Another process done around this time is data integration. It is the process of combining data sets from different experiments or modalities in order to increase the amount of data for analysis. Though, It is so complicated that it deserves its own blog post.
After data correction, our data is finally, well, corrected. I hope you can see why biological data is some of the messiest, hard-to-work-with data out there. From batch effects, to doublets, to the stochastic nature of cells. Bioinformaticians have to put data through a washing machine before it can be used for complex tasks. The following steps of data processing are focused on simplifying the data so that it is easier to process in analysis.


As you can see, without batch correction, each batch of data is separated due to batch effects. (Image credits and further reading)
Feature Selection and Dimensionality Reduction
First lets define some key terminology, in each barcode each gene is a feature and the number of genes together is the dimensionality. Imagine you had a Pokémon card. In the little blurb under the image it lists some basic stats, I don't blame you if you have never seen it. The blurb has the weight, size, the type of Pokémon, and the number of it in the Pokédex. Each of these stats is a feature and the total number would be the dimensionality. In this case it is a four dimensional datapoint or vector (a collection of features in the form of numbers--although some of these stats would have to be converted to numbers for the datapoint to be represented as a vector).
Researchers often narrow the number of features in the data to just 1000 - 4000 important genes that capture most of the variability or pattern in the data. These genes are called HVGs, highly variable genes. The effect of this process is that the data is much more concise and easier to work with. This is called feature selection.
However, often times we want to visualize the data. This can only happen when it is in two or three dimensions, not four thousand! More complex methods that reduce the dimensions of the data are needed. PCA finds components which are vectors of the data that maximize the variance of the data. These components can be used to represent the data in fewer dimensions. However, every time a dimension is reduced, part of the variance of the data is lost. Non-linear methods can be used to reduce the dimensions of the data while preserving more of the variance than PCA. In fact, special dimensionality reduction methods, which are often non-linear, are used for visualization due to the need to summarize the data in very few dimensions.

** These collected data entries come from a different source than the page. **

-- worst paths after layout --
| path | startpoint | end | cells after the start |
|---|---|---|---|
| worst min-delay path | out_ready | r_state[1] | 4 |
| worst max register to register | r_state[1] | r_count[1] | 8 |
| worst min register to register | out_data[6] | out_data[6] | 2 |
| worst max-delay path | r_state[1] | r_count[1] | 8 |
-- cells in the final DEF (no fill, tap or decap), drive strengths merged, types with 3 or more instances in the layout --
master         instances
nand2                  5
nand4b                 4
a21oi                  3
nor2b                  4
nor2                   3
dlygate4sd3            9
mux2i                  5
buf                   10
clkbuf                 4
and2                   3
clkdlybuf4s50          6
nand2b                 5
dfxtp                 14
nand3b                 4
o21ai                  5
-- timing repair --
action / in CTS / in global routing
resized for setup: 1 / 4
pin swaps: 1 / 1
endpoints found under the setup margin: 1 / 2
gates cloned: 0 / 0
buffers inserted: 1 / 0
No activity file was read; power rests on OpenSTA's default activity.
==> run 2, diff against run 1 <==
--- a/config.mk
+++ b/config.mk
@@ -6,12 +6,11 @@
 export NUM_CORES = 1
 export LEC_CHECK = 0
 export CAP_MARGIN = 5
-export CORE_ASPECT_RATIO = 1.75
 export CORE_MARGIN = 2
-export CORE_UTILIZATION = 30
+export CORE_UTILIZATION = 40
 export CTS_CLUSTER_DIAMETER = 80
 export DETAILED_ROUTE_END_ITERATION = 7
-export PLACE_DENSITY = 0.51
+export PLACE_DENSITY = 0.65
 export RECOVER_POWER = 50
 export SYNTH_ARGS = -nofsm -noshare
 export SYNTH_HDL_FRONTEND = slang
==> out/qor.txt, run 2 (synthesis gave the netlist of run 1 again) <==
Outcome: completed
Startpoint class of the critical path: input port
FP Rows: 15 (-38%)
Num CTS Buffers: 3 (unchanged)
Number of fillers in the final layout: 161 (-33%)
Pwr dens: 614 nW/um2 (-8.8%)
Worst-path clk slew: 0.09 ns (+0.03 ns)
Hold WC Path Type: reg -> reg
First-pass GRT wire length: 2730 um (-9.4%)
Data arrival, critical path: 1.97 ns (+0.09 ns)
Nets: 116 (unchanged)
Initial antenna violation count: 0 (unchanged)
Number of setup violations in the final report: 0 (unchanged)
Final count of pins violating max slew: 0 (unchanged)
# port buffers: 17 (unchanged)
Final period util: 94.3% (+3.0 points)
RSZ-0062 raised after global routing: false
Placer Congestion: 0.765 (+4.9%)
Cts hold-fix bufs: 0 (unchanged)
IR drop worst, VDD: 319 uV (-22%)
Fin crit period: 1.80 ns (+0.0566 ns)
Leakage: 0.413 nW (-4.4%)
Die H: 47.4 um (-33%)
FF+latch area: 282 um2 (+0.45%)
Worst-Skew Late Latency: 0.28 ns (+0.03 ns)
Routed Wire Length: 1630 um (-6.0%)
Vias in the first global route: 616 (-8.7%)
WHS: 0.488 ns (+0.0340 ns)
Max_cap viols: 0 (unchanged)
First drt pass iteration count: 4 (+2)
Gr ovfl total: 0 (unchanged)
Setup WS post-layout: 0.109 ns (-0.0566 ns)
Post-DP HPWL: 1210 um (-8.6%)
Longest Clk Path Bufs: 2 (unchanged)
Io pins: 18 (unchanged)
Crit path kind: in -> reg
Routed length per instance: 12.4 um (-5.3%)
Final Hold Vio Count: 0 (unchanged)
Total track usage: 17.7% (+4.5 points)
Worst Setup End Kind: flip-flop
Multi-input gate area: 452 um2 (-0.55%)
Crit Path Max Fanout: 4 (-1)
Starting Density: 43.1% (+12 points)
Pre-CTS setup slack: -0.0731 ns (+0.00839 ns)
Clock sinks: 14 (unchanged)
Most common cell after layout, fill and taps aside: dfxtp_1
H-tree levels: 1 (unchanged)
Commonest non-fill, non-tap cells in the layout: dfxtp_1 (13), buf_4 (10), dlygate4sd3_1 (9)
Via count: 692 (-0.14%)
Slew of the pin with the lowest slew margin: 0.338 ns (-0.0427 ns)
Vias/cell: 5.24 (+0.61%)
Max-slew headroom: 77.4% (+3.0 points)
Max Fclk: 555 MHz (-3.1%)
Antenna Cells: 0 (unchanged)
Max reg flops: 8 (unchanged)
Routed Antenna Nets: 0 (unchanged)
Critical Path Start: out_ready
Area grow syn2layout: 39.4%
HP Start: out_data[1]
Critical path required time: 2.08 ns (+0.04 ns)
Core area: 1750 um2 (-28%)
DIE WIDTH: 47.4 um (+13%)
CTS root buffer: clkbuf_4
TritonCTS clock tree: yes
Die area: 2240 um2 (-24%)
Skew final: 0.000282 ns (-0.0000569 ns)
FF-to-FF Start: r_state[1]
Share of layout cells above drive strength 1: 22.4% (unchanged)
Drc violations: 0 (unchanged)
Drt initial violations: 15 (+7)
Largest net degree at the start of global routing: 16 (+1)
$ cat src/rtl/addsub_nibble_seq.sv
// Nibble-serial add/subtract sequencer: one 4-bit slice is reused once per cycle,
// least-significant nibble first, with the inter-nibble carry held in a register.
module addsub_nibble_seq #(
    parameter int WIDTH = 32
) (
    input  logic             i_clk,
    input  logic             i_reset,
    input  logic             i_valid,
    output logic             o_ready,
    input  logic [WIDTH-1:0] i_a,
    input  logic [WIDTH-1:0] i_b,
    input  logic             i_sub,
    output logic             o_valid,
    input  logic             i_ready,
    output logic [WIDTH-1:0] o_result,
    output logic             o_cout,
    output logic             o_ovf,
    output logic             o_zero,
    output logic             o_busy
);

    localparam int NIBBLES = WIDTH / 4;
    localparam int KW = (NIBBLES > 1) ? $clog2(NIBBLES) : 1;
    localparam logic [KW-1:0] LAST_K = KW'(NIBBLES - 1);

    typedef enum logic [1:0] {
        IDLE,
        RUN,
        DONE
    } state_t;

    state_t           r_state;
    state_t           w_nextState;
    logic [WIDTH-1:0] r_a;
    logic [WIDTH-1:0] r_b;
    logic             r_sub;
    logic [KW-1:0]    r_k;
    logic             r_c;
    logic [WIDTH-1:0] r_result;
    logic             r_cout;
    logic             r_ovf;
    logic             r_zero;

    logic [3:0]       w_aNib;
    logic [3:0]       w_bNib;
    logic [3:0]       w_low;
    logic             w_c3;
    logic [3:0]       w_sum;
    logic             w_cNext;
    logic             w_lastNib;

    always_ff @(posedge i_clk) begin
        if (i_reset) begin
            r_state <= IDLE;
        end else begin
            r_state <= w_nextState;
        end
    end

    always_comb begin
        w_nextState = r_state;
        o_ready     = 1'b0;
        o_valid     = 1'b0;
        o_busy      = 1'b0;
        case (r_state)
            IDLE: begin
                o_ready = 1'b1;
                if (i_valid) begin
                    w_nextState = RUN;
                end
            end
            RUN: begin
                o_busy = 1'b1;
                if (w_lastNib) begin
                    w_nextState = DONE;
                end
            end
            DONE: begin
                o_busy  = 1'b1;
                o_valid = 1'b1;
                if (i_ready) begin
                    w_nextState = IDLE;
                end
            end
            default: w_nextState = IDLE;
        endcase
    end

    // The slice is split at bit 2 so the carry into the top bit of the word
    // (needed for signed overflow) is visible during the last nibble.
    always_comb begin
        w_lastNib = (r_k == LAST_K);
        w_aNib    = r_a[{r_k, 2'b00} +: 4];
        w_bNib    = r_b[{r_k, 2'b00} +: 4] ^ {4{r_sub}};
        w_low     = {1'b0, w_aNib[2:0]} + {1'b0, w_bNib[2:0]} + {3'b000, r_c};
        w_c3      = w_low[3];
        w_sum     = {w_aNib[3] ^ w_bNib[3] ^ w_c3, w_low[2:0]};
        w_cNext   = (w_aNib[3] & w_bNib[3]) | (w_aNib[3] & w_c3) | (w_bNib[3] & w_c3);
    end

    always_ff @(posedge i_clk) begin
        if (i_reset) begin
            r_a      <= '0;
            r_b      <= '0;
            r_sub    <= 1'b0;
            r_k      <= '0;
            r_c      <= 1'b0;
            r_result <= '0;
            r_cout   <= 1'b0;
            r_ovf    <= 1'b0;
            r_zero   <= 1'b0;
        end else begin
            case (r_state)
                IDLE: begin
                    if (i_valid) begin
                        r_a      <= i_a;
                        r_b      <= i_b;
                        r_sub    <= i_sub;
                        r_k      <= '0;
                        r_c      <= i_sub;
                        r_result <= '0;
                        r_cout   <= 1'b0;
                        r_ovf    <= 1'b0;
                        r_zero   <= 1'b0;
                    end
                end
                RUN: begin
                    r_result[{r_k, 2'b00} +: 4] <= w_sum;
                    r_c                         <= w_cNext;
                    if (w_lastNib) begin
                        // Lower nibbles are already final, so zero can be judged here.
                        r_k    <= '0;
                        r_cout <= w_cNext ^ r_sub;
                        r_ovf  <= w_c3 ^ w_cNext;
                        r_zero <= ({w_sum, r_result[WIDTH-5:0]} == '0);
                    end else begin
                        r_k <= r_k + 1'b1;
                    end
                end
                default: begin
                end
            endcase
        end
    end

    assign o_result = r_result;
    assign o_cout   = r_cout;
    assign o_ovf    = r_ovf;
    assign o_zero   = r_zero;

endmodule
**src/rtl/synth_param_readback.sv**
```systemverilog
// Synth parameter readback: latches one field of an oscillator or envelope state bus
// and converts it to four BCD digits with a serial shift-and-add-3 converter.
module synth_param_readback #(
    parameter int VALUE_W = 12
) (
    input  logic               clk,
    input  logic               resetn,
    input  logic [2:0]         module_select,
    input  logic [3:0]         parameter_select,
    input  logic               start,
    input  logic [43:0]        osca_bus,
    input  logic [43:0]        oscb_bus,
    input  logic [57:0]        adsr1_bus,
    output logic               busy,
    output logic               valid,
    output logic [VALUE_W-1:0] value,
    output logic [15:0]        bcd,
    output logic               invalid
);

    typedef enum logic {IDLE, SHIFT} state_t;

    state_t               state_q, state_d;
    logic [VALUE_W-1:0]   sr_q, sr_n;
    logic [15:0]          scratch_q, scratch_n;
    logic [3:0]           cnt_q;
    logic                 last;
    logic [VALUE_W-1:0]   field;
    logic                 sel_invalid;
    logic [43:0]          osc;
    logic [16+VALUE_W-1:0] shifted;

    function automatic logic [15:0] bcd_adjust(input logic [15:0] s);
        logic [15:0] r;
        r = s;
        for (int i = 0; i < 4; i++) begin
            if (s[4*i +: 4] >= 4'd5) r[4*i +: 4] = s[4*i +: 4] + 4'd3;
        end
        return r;
    endfunction

    // Field mux: both oscillators share one layout, so pick the bus first.
    always_comb begin
        field       = '0;
        sel_invalid = 1'b0;
        osc         = (module_select == 3'b001) ? oscb_bus : osca_bus;
        case (module_select)
            3'b000, 3'b001: begin
                case (parameter_select)
                    4'd0:    field = VALUE_W'(osc[2:0]);
                    4'd1:    field = VALUE_W'(osc[4:3]);
                    4'd2:    field = VALUE_W'(osc[11:5]);
                    4'd3:    field = VALUE_W'(osc[19:12]);
                    4'd4:    field = VALUE_W'(osc[24:20]);
                    4'd5:    field = VALUE_W'(osc[27:25]);
                    4'd6:    field = VALUE_W'(osc[34:28]);
                    4'd7:    field = VALUE_W'(osc[41:35]);
                    4'd8:    field = VALUE_W'(osc[43:42]);
                    default: sel_invalid = 1'b1;
                endcase
            end
            3'b010: begin
                case (parameter_select)
                    4'd0:    field = VALUE_W'(adsr1_bus[11:0]);
                    4'd1:    field = VALUE_W'(adsr1_bus[23:12]);
                    4'd2:    field = VALUE_W'(adsr1_bus[30:24]);
                    4'd3:    field = VALUE_W'(adsr1_bus[42:31]);
                    4'd4:    field = VALUE_W'(adsr1_bus[46:43]);
                    4'd5:    field = VALUE_W'(adsr1_bus[50:47]);
                    4'd6:    field = VALUE_W'(adsr1_bus[57:51]);
                    default: sel_invalid = 1'b1;
                endcase
            end
            default: sel_invalid = 1'b1;
        endcase
    end

    assign shifted   = {bcd_adjust(scratch_q), sr_q} << 1;
    assign scratch_n = shifted[16+VALUE_W-1:VALUE_W];
    assign sr_n      = shifted[VALUE_W-1:0];
    assign last      = (cnt_q == 4'(VALUE_W - 1));

    always_comb begin
        state_d = state_q;
        case (state_q)
            IDLE:    if (start) state_d = SHIFT;
            SHIFT:   if (last)  state_d = IDLE;
            default: state_d = IDLE;
        endcase
    end

    always_ff @(posedge clk) begin
        if (!resetn) begin
            state_q   <= IDLE;
            busy      <= 1'b0;
            valid     <= 1'b0;
            value     <= '0;
            bcd       <= '0;
            invalid   <= 1'b0;
            cnt_q     <= '0;
            scratch_q <= '0;
            sr_q      <= '0;
        end else begin
            state_q <= state_d;
            valid   <= 1'b0;
            case (state_q)
                IDLE: begin
                    if (start) begin
                        sr_q      <= field;
                        value     <= field;
                        invalid   <= sel_invalid;
                        scratch_q <= '0;
                        cnt_q     <= '0;
                        busy      <= 1'b1;
                    end
                end
                SHIFT: begin
                    scratch_q <= scratch_n;
                    sr_q      <= sr_n;
                    cnt_q     <= cnt_q + 4'd1;
                    // The last shift's result goes straight to bcd, no extra cycle.
                    if (last) begin
                        bcd   <= scratch_n;
                        valid <= 1'b1;
                        busy  <= 1'b0;
                    end
                end
                default: ;
            endcase
        end
    end

endmodule

```
<file path="config.mk">
export PLATFORM = sky130hd
export DESIGN_NAME = board_debug_display
export DESIGN_NICKNAME = d
export VERILOG_FILES = /design/src/rtl/board_debug_display.sv
export SDC_FILE = /design/constraint.sdc
export NUM_CORES = 1
export LEC_CHECK = 0
export CAP_MARGIN = 20
export CORE_ASPECT_RATIO = 1.5
export CORE_MARGIN = 8
export CORE_UTILIZATION = 50
export DETAILED_ROUTE_END_ITERATION = 7
export DONT_BUFFER_PORTS = 1
export MAX_ROUTING_LAYER = met4
export PLACE_DENSITY = 0.67
export SLEW_MARGIN = 30
export SYNTH_ARGS = -nofsm -noshare
export SYNTH_HDL_FRONTEND = slang
export SYNTH_SLANG_ARGS = --single-unit
</file>
<file path="constraint.sdc">
create_clock -name i_clk -period 2.6 [get_ports i_clk]
set_clock_uncertainty 0.15 [all_clocks]
set_input_delay 0.39 -clock i_clk [delete_from_list [all_inputs] [get_ports i_clk]]
set_output_delay 0.39 -clock i_clk [all_outputs]
set_load 0.01 [all_outputs]
</file>
[src/rtl/fetch_queue.sv]
// Instruction-fetch stage: sequential PC generation, one-deep memory pipeline,
// and a small in-order FIFO handed to decode over valid/ready.
module fetch_queue #(
  parameter int DEPTH   = 4,
  parameter int IMEM_AW = 6,
  parameter int PC_W    = 16
) (
  input  logic                       clk,
  input  logic                       rst_n,
  input  logic                       lock,
  input  logic                       redirect_valid,
  input  logic [PC_W-1:0]            redirect_pc,
  output logic                       imem_req,
  output logic [IMEM_AW-1:0]         imem_addr,
  input  logic [31:0]                imem_rdata,
  output logic                       inst_valid,
  input  logic                       inst_ready,
  output logic [31:0]                inst_data,
  output logic [PC_W-1:0]            inst_pc,
  output logic [$clog2(DEPTH):0]     fifo_count
);

  localparam int PTR_W = $clog2(DEPTH);
  localparam int CNT_W = PTR_W + 1;

  logic [PC_W-1:0]  fetch_pc;
  logic [PC_W-1:0]  req_pc;
  logic             inflight;
  logic             tag;
  logic             epoch;
  logic [PTR_W-1:0] wr_ptr;
  logic [PTR_W-1:0] rd_ptr;
  logic [CNT_W-1:0] count;

  logic [31:0]      data_mem [DEPTH];
  logic [PC_W-1:0]  pc_mem   [DEPTH];

  logic [CNT_W:0]   occupancy;
  logic             credit_ok;
  logic             issue;
  logic             push;
  logic             pop;
  logic             unused_redirect_lsbs;

  assign unused_redirect_lsbs = ^redirect_pc[1:0];

  // Credits cover both stored entries and the one read still in flight,
  // so a response always has a slot waiting for it.
  assign occupancy = {1'b0, count} + {{CNT_W{1'b0}}, inflight};
  assign credit_ok = occupancy < (CNT_W+1)'(DEPTH);

  assign issue = rst_n && lock && !redirect_valid && credit_ok;
  assign push  = lock && !redirect_valid && inflight && (tag == epoch);
  assign pop   = lock && !redirect_valid && (count != '0) && inst_ready;

  assign imem_req   = issue;
  assign imem_addr  = fetch_pc[IMEM_AW+1:2];
  assign inst_valid = (count != '0);
  assign inst_data  = data_mem[rd_ptr];
  assign inst_pc    = pc_mem[rd_ptr];
  assign fifo_count = count;

  always_ff @(posedge clk or negedge rst_n) begin
    if (!rst_n) begin
      fetch_pc <= '0;
      req_pc   <= '0;
      inflight <= 1'b0;
      tag      <= 1'b0;
      epoch    <= 1'b0;
      wr_ptr   <= '0;
      rd_ptr   <= '0;
      count    <= '0;
    end else if (lock) begin
      if (redirect_valid) begin
        fetch_pc <= {redirect_pc[PC_W-1:2], 2'b00};
        inflight <= 1'b0;
        epoch    <= ~epoch;
        wr_ptr   <= '0;
        rd_ptr   <= '0;
        count    <= '0;
      end else begin
        inflight <= issue;
        if (issue) begin
          req_pc   <= fetch_pc;
          tag      <= epoch;
          fetch_pc <= fetch_pc + PC_W'(4);
        end
        if (push) wr_ptr <= wr_ptr + PTR_W'(1);
        if (pop)  rd_ptr <= rd_ptr + PTR_W'(1);
        case ({push, pop})
          2'b10:   count <= count + CNT_W'(1);
          2'b01:   count <= count - CNT_W'(1);
          default: count <= count;
        endcase
      end
    end
  end

  // Storage is reset so the head outputs read zero out of reset.
  always_ff @(posedge clk or negedge rst_n) begin
    if (!rst_n) begin
      for (int i = 0; i < DEPTH; i++) begin
        data_mem[i] <= '0;
        pc_mem[i]   <= '0;
      end
    end else if (push) begin
      data_mem[wr_ptr] <= imem_rdata;
      pc_mem[wr_ptr]   <= req_pc;
    end
  end

endmodule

Generally, summarization methods are applied to the data following feature selection as the manifold of biological data is expressed in much fewer dimensions than the amount of genes. The manifold is simply the shape of the data. Imagine a bend piece of paper or cloth, you can flatten it out while keeping the general structure of the material the same. Similarly, the biological data can be flattened to much lower dimensions due to its inherent structure. Isn't that pretty cool!
Conclusion


This image shows clustering, which is a process in analysis that highlights the distinct regions of cells represented in the data. It was possible only after a long arduous process of refining and cleaning the data procured from the laboratory. It represents the cumulation of several algorithms being applied to the data in order to correct for errors in sequencing, transcription, cell sorting, and countless other things. Personally, I have a new found appreciation for the work of bioinformaticians and statistics. I also have a newfound fear of single cell data. Perhaps, the complexity of such data is a result of the inherent design and structure of biological systems. Wait until we invent 20,000 dimensional glasses so that we can finally visualize raw data!